Marco Prinz is Professor of Neuropathology and Chair of the Institute of Neuropathology at the University of Freiburg, Germany. Dr. Prinz obtained his MD at the Charitè, Humboldt-University Berlin in 1997. During his MD thesis he investigated the pathology of cortical interneurons in humans at the Institute of Neuroanatomy at the Charitè Berlin. He did a postdoc at the Max-Delbrück-Centre (MDC) of Molecular Medicine dedicated to the function of glial cells in the central nervous system (CNS), especially microglia. He performed his residency in Neuropathology at the University Hospital Zurich, Switzerland and studied there the role of the peripheral and CNS-restricted immune system for the pathogenesis of neurodegenerative diseases such as prion diseases. In 2003 he became a group leader at the University Hospital in Göttingen, Germany and in 2007 lecturer of Neuropathology there.
He was recruited to the University of Freiburg, Germany, in 2008 and was promoted to the rank of Full Professor and Chair of the Institute of Neuropathology.
Dr. Prinz laboratory studies the mechanisms that regulate the development and function of the mononuclear phagocyte lineage in the central nervous system including microglia, perivascular and meningeal macrophages. His laboratory has made seminal discoveries in CNS macrophage biology revealing their embryonic origin and their local maintenance in situ. Dr. Prinz belongs to several German Research Foundation (DFG)- and EU-funded scientific consortia to decipher the transcriptional regulation of the macrophage lineage in the CNS.

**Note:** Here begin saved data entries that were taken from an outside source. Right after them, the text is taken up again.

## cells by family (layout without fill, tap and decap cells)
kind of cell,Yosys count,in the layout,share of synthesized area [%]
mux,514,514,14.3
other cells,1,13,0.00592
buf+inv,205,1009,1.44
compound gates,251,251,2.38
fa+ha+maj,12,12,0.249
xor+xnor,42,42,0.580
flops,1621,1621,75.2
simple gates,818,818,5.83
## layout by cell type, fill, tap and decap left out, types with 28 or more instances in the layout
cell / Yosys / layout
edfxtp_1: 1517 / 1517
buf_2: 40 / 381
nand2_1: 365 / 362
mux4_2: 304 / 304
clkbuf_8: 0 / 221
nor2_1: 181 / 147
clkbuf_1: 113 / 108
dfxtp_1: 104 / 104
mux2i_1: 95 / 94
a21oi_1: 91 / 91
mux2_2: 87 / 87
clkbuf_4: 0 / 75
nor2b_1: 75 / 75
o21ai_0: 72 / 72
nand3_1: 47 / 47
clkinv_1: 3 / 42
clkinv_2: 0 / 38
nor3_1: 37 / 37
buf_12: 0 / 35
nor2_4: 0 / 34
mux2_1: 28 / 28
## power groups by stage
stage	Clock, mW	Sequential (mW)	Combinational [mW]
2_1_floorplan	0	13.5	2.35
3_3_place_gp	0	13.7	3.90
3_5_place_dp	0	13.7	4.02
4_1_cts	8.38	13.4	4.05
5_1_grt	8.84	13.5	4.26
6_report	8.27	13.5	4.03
$ cat config.mk
export PLATFORM = sky130hd
export DESIGN_NAME = multicore
export DESIGN_NICKNAME = d
export VERILOG_FILES = /design/src/mc_pkg.sv /design/src/start_sequencer.sv /design/src/neuron_core.sv /design/src/core_array.sv /design/src/result_arbiter.sv /design/src/multicore.sv
export SDC_FILE = /design/constraint.sdc
export NUM_CORES = 2
export LEC_CHECK = 0
export BUFFER_PORTS_ARGS = -buffer_cell sky130_fd_sc_hd__buf_2
export CAP_MARGIN = 20
export CORE_MARGIN = 1
export CORE_UTILIZATION = 50
export DETAILED_ROUTE_END_ITERATION = 8
export GPL_ROUTABILITY_DRIVEN = 0
export PLACE_DENSITY = 0.68
export SLEW_MARGIN = 20
export SYNTH_ARGS = -nofsm -noshare
export SYNTH_HDL_FRONTEND = slang
export SYNTH_HIERARCHICAL = 1
export SYNTH_SLANG_ARGS = --single-unit
$ cat constraint.sdc
create_clock -name clk -period 5.8 [get_ports clk]
set_input_delay 0.29 -clock clk [delete_from_list [all_inputs] [get_ports clk]]
set_output_delay 0.29 -clock clk [all_outputs]
set_load 0.005 [all_outputs]
$ cat src/mc_pkg.sv
package mc_pkg;

	localparam int ACC_W = 32; // Holds 16 full-scale products without overflow.

	// Signed input sample shared by all cores.
	typedef logic signed [18:0] sample_t;

	typedef logic signed [7:0] weight_t;

	// Result after clamping to 28 bits.
	typedef logic signed [27:0] result_t;

	typedef logic [4:0] win_len_t; // Legal values are 1 to 16.

	typedef logic [3:0] out_code_t;

	localparam out_code_t OUT_NONE   = 4'd0;
	localparam out_code_t OUT_RESULT = 4'd1;
	localparam out_code_t OUT_SAT    = 4'd2; // The window sum was clamped.

	typedef enum logic [1:0] {
		SEQ_IDLE,
		SEQ_STAGGER,
		SEQ_RUN
	} seq_state_t;

endpackage
## src/issue_macros.svh

```systemverilog
`ifndef ISSUE_MACROS_SVH
`define ISSUE_MACROS_SVH

// Core geometry
`define ISSUE_WARPS 4
`define ISSUE_WARP_BITS 2
`define ISSUE_REGS 32
`define ISSUE_REG_BITS 5
`define ISSUE_XLEN 32

// Per-warp instruction buffer and tag sizes
`define ISSUE_IBUF_DEPTH 4
`define ISSUE_UUID_BITS 8

`endif
```

## src/issue_pkg.sv

```systemverilog
`default_nettype none

`include "issue_macros.svh"

package issue_pkg;

    // Target execution unit, also used as the dispatch slot index
    typedef enum logic [0:0] {
        EX_ALU = 1'b0,
        EX_LSU = 1'b1
    } ex_type_t;

    typedef struct packed {
        logic [`ISSUE_UUID_BITS-1:0] uuid;
        logic [`ISSUE_WARP_BITS-1:0] wid;
        ex_type_t                    ex_type;
        // Opcode is not interpreted here and travels through unchanged
        logic [3:0]                  op_type;
        logic                        wb;
        logic [`ISSUE_REG_BITS-1:0]  rd;
        logic [`ISSUE_REG_BITS-1:0]  rs1;
        logic [`ISSUE_REG_BITS-1:0]  rs2;
    } decode_t;

    typedef struct packed {
        logic [`ISSUE_WARP_BITS-1:0] wid;
        logic [`ISSUE_REG_BITS-1:0]  rd;
        logic [`ISSUE_XLEN-1:0]      data;
    } writeback_t;

    typedef struct packed {
        decode_t                instr;
        logic [`ISSUE_XLEN-1:0] rs1_data;
        logic [`ISSUE_XLEN-1:0] rs2_data;
    } operands_t;

endpackage

`default_nettype wire

```

## src/issue_operands.sv

```systemverilog
`timescale 1ns/100ps
`default_nettype none

`include "issue_macros.svh"

module issue_operands (
    input  wire                   clk,
    input  wire                   reset,

    input  wire                   sched_valid,
    input  issue_pkg::decode_t    sched_data,
    output logic                  sched_ready,

    input  wire                   writeback_valid,
    input  issue_pkg::writeback_t writeback_data,

    output logic                  opd_valid,
    output issue_pkg::operands_t  opd_data,
    input  wire                   opd_ready
);
    localparam int ADDR_BITS = `ISSUE_WARP_BITS + `ISSUE_REG_BITS;

    // One flat array, addressed by {warp, register}
    logic [`ISSUE_XLEN-1:0] rf [`ISSUE_WARPS * `ISSUE_REGS];

    logic [ADDR_BITS-1:0] wr_addr;
    logic [ADDR_BITS-1:0] rs1_addr;
    logic [ADDR_BITS-1:0] rs2_addr;
    logic                 load;

    assign wr_addr  = {writeback_data.wid, writeback_data.rd};
    assign rs1_addr = {sched_data.wid, sched_data.rs1};
    assign rs2_addr = {sched_data.wid, sched_data.rs2};

    assign sched_ready = !opd_valid || opd_ready;
    assign load = sched_valid && sched_ready;

    // Write port
    always_ff @(posedge clk) begin
        if (writeback_valid) begin
            rf[wr_addr] <= writeback_data.data;
        end
    end

    // The scoreboard holds any reader until its writeback has landed,
    // so the synchronous read always returns committed data
    always_ff @(posedge clk) begin
        if (load) begin
            opd_data.instr    <= sched_data;
            opd_data.rs1_data <= rf[rs1_addr];
            opd_data.rs2_data <= rf[rs2_addr];
        end
    end

    always_ff @(posedge clk) begin
        if (reset) begin
            opd_valid <= 1'b0;
        end else if (load) begin
            opd_valid <= 1'b1;
        end else if (opd_ready) begin
            opd_valid <= 1'b0;
        end
    end

endmodule

`default_nettype wire

```

## config.mk

```make
export PLATFORM = sky130hd
export DESIGN_NAME = issue_operands
export DESIGN_NICKNAME = d
export VERILOG_FILES = /design/src/issue_pkg.sv /design/src/issue_operands.sv
export VERILOG_INCLUDE_DIRS = /design/src /design/src/src
export SDC_FILE = /design/constraint.sdc
export NUM_CORES = 2
export LEC_CHECK = 0
export BUFFER_PORTS_ARGS = -buffer_cell sky130_fd_sc_hd__buf_2
export CELL_PAD_IN_SITES_DETAIL_PLACEMENT = 1
export CELL_PAD_IN_SITES_GLOBAL_PLACEMENT = 2
export CORE_MARGIN = 3
export CORE_UTILIZATION = 45
export DETAILED_ROUTE_END_ITERATION = 6
export PLACE_DENSITY = 0.74
export SLEW_MARGIN = 20
export SYNTH_ARGS = -nofsm -noshare
export SYNTH_HDL_FRONTEND = slang
export SYNTH_SLANG_ARGS = --single-unit
export TNS_END_PERCENT = 100
```

## constraint.sdc

```tcl
create_clock -name clk -period 5.1 [get_ports clk]
set_input_delay 1.02 -clock clk [delete_from_list [all_inputs] [get_ports clk]]
set_output_delay 1.02 -clock clk [all_outputs]
set_load 0.005 [all_outputs]
```

Word-level counts from Yosys, hierarchy flattened
Memories as Yosys holds them, arrays and structs flattened. A register that Yosys moved wholly into a read port is not among the register bits.
Index checks and enable logic that the tools add are counted.
- register bits after elaboration: 32
- memory bits (writable): 4096
- bits of input ports: 75
- output and inout bits: 97
- memories: 1
- multiplexer cells: 4
- reduce and logical (&&, ||, !) cells: 4
- memories (memory ; words ; width ; read ports ; clocked after Yosys merged registers in ; write ports ; line ; RTL):
    rf ; 128 ; 32 ; 2 ; 2 ; 1 ; issue_operands.sv:24 ; logic [`ISSUE_XLEN-1:0] rf [`ISSUE_WARPS * `ISSUE_REGS];
- operator list (cell ; number):
    $mux W1 ; 4
    $reduce_bool A2 Y1 ; 1
    $logic_and A1 B1 Y1 ; 1
    $logic_not A1 Y1 ; 1
    $logic_or A1 B1 Y1 ; 1

Logic depth before layout (Yosys ltp)
- depth in word-level cells: 4
- mapped depth: 8

Worst setup path after synthesis
No wires, ideal clock.
- path type: input port to flip-flop
- start: input port writeback_valid
- end: memory rf[98][0] (netlist name) (enable)
- arrival: 3.798 ns
- data required time: 4.639 ns
- path slack: 0.841 ns
- stages on the path: 3
- cell sequence: clkbuf_1 -> nand4_1 -> nor3_1
- longest elaborated chain between the ends: 2
- RTL lines (what ; line ; RTL):
    from (decl) ; issue_operands.sv:14 ; input wire writeback_valid,
    $mux W1 ; issue_operands.sv:40 ; if (writeback_valid) begin
    $mux W1 (not written as such) ; issue_operands.sv:41 ; rf[wr_addr] <= writeback_data.data;
    to (decl) ; issue_operands.sv:24 ;
No other way between the ends.

==> metrics.cfg <==
[power]
total_power_uw=78000
vdd_drop_max_v=0.000326
power.density_nw_per_um2=357
power.leakage_uw=0.0667

[clock_network]
root_buffer=clkbuf_16
cts.hold.buffers_added=0
clk_path_buf_depth=4
cts_tree=built
clkLatencyLatePin_ns=1.01
cts.htree.levels=5
cts-resized-gates=0
clk_pin_slew_ns=0.06
cts_buffers=438
cts_setup_buffers=0
cts.sinks=4192

[synth]
synthesis.nets=7811
synth_xor_area_frac=0
muxShareOfSynthArea=0.322
synth_top_family_by_area=multiplexers
yosysWarningCount=0
yosys.area_share.simple=0.00373
ys_ff_latch=4192
synth_compound_area_frac=0.0000263
yosysUniqueCellTypes=20
synth_cells=7736
syn_avg_cell_area_um2=24.6
synth-seq-area-share=0.661
synthAdderAreaFrac=0
syn_area_um2=190000

[timing]
slew_viol_final=0
relSlewSlack=0.224
rsz0062_at_grt=no
tightest_slew_ns=1.16
setup_violations=0
finalClockSkew_ns=0.0481
hold_viol_final=0
finalSetupTns_ns=0
fin_crit_sh=0.715
fmax_ghz=0.274
timing.final.crit_period_ns=3.65

[floorplan]
coreArea_um2=421000
start_util=0.453
rows=238
die_h_um=656
die_area_um2=431000
ios=172
die_w_um=656

[status]
status=completed

[global_routing]
grt_pass1_vias=105000
grt_max_degree=129
antenna_found_initial=85
overflow=0
grt_usage=0.294
grt_pass1_wl_um=878000

[placement]
dp_hpwl_um=388000
gp_congestion=0.877
dp_cells=13500
placed_cell_area_um2=204000
port_buffers=171

[detailed_routing]
drtIter0Drc=17600
vias=103000
wl_per_cell_um=44.3
drcViolationCount=0
postRouteAntennaNets=0
wl_um=640000
vias_per_cell=7.10
drtPass1Iterations=5

[min_path]
min_path_type=in -> reg

[worst_setup_path]
cp_max_fo=26
cp-start-kind=input pin
cp.arrival_ns=4.38
path_class=in -> reg
end_kind=flop
cp_data_required_time_ns=5.84

[layout]
stdcell_area_um2=219000
final_cells=14500
drive_gt1_frac=0.494
area_delta_synth_final_pct=14.9
post-route-util=0.520
num-fill-cells=35400
nets=8335

[run]
drv_cap=0
===== src/issue_macros.svh =====
`ifndef ISSUE_MACROS_SVH
`define ISSUE_MACROS_SVH

// Core geometry
`define ISSUE_WARPS 4
`define ISSUE_WARP_BITS 2
`define ISSUE_REGS 32
`define ISSUE_REG_BITS 5
`define ISSUE_XLEN 32

// Per-warp instruction buffer and tag sizes
`define ISSUE_IBUF_DEPTH 4
`define ISSUE_UUID_BITS 8

`endif

===== src/issue_pkg.sv =====
`default_nettype none

`include "issue_macros.svh"

package issue_pkg;

    // Target execution unit, also used as the dispatch slot index
    typedef enum logic [0:0] {
        EX_ALU = 1'b0,
        EX_LSU = 1'b1
    } ex_type_t;

    typedef struct packed {
        logic [`ISSUE_UUID_BITS-1:0] uuid;
        logic [`ISSUE_WARP_BITS-1:0] wid;
        ex_type_t                    ex_type;
        // Opcode is not interpreted here and travels through unchanged
        logic [3:0]                  op_type;
        logic                        wb;
        logic [`ISSUE_REG_BITS-1:0]  rd;
        logic [`ISSUE_REG_BITS-1:0]  rs1;
        logic [`ISSUE_REG_BITS-1:0]  rs2;
    } decode_t;

    typedef struct packed {
        logic [`ISSUE_WARP_BITS-1:0] wid;
        logic [`ISSUE_REG_BITS-1:0]  rd;
        logic [`ISSUE_XLEN-1:0]      data;
    } writeback_t;

    typedef struct packed {
        decode_t                instr;
        logic [`ISSUE_XLEN-1:0] rs1_data;
        logic [`ISSUE_XLEN-1:0] rs2_data;
    } operands_t;

endpackage

`default_nettype wire


===== src/issue_scoreboard.sv =====
`timescale 1ns/100ps
`default_nettype none

`include "issue_macros.svh"

module issue_scoreboard (
    input  wire                     clk,
    input  wire                     reset,

    input  wire [`ISSUE_WARPS-1:0]  head_valid,
    input  issue_pkg::decode_t      head_data [`ISSUE_WARPS],
    output logic [`ISSUE_WARPS-1:0] head_ready,

    input  wire                     writeback_valid,
    input  issue_pkg::writeback_t   writeback_data,

    output logic                    sched_valid,
    output issue_pkg::decode_t      sched_data,
    input  wire                     sched_ready
);
    logic [`ISSUE_REGS-1:0]      pending [`ISSUE_WARPS];
    logic [`ISSUE_WARPS-1:0]     eligible;
    logic [`ISSUE_WARP_BITS-1:0] last_wid;
    logic [`ISSUE_WARP_BITS-1:0] grant_wid;
    logic                        grant_valid;
    logic                        grant_fire;

    // A head waits while any register it touches is still owed a writeback
    always_comb begin
        for (int w = 0; w < `ISSUE_WARPS; w++) begin
            eligible[w] = head_valid[w]
                && !pending[w][head_data[w].rs1]
                && !pending[w][head_data[w].rs2]
                && !(head_data[w].wb && pending[w][head_data[w].rd]);
        end
    end

    // Round-robin search starting one past the last granted warp
    always_comb begin : rr_pick
        logic [`ISSUE_WARP_BITS-1:0] idx;
        grant_valid = 1'b0;
        grant_wid   = last_wid;
        for (int i = 1; i <= `ISSUE_WARPS; i++) begin
            idx = last_wid + `ISSUE_WARP_BITS'(i);
            if (!grant_valid && eligible[idx]) begin
                grant_valid = 1'b1;
                grant_wid   = idx;
            end
        end
    end

    assign grant_fire = grant_valid && (!sched_valid || sched_ready);

    always_comb begin
        for (int w = 0; w < `ISSUE_WARPS; w++) begin
            head_ready[w] = grant_fire && (grant_wid == `ISSUE_WARP_BITS'(w));
        end
    end

    always_ff @(posedge clk) begin
        if (reset) begin
            for (int w = 0; w < `ISSUE_WARPS; w++) begin
                pending[w] <= '0;
            end
            last_wid    <= `ISSUE_WARP_BITS'(`ISSUE_WARPS - 1);
            sched_valid <= 1'b0;
        end else begin
            if (writeback_valid) begin
                pending[writeback_data.wid][writeback_data.rd] <= 1'b0;
            end
            // Set comes after clear so a same-edge grant keeps its claim
            if (grant_fire && head_data[grant_wid].wb) begin
                pending[grant_wid][head_data[grant_wid].rd] <= 1'b1;
            end
            if (grant_fire) begin
                last_wid    <= grant_wid;
                sched_valid <= 1'b1;
            end else if (sched_ready) begin
                sched_valid <= 1'b0;
            end
        end
    end

    always_ff @(posedge clk) begin
        if (grant_fire) begin
            sched_data <= head_data[grant_wid];
        end
    end

endmodule

`default_nettype wire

Currently, his research group aims to understand myeloid cell biology in the CNS during health and disease and studies the impact of the immune system on the pathogenesis of neurological disorders such as neurodegenerative diseases, ultimately aimed at recognizing novel therapeutic strategies and targets to treat these central nervous system diseases.
Dr. Prinz has authored more than 170 primary papers and reviews in high profile journals and has obtained extensive DFG and EU funding for his studies on macrophage biology in the CNS in mice and humans.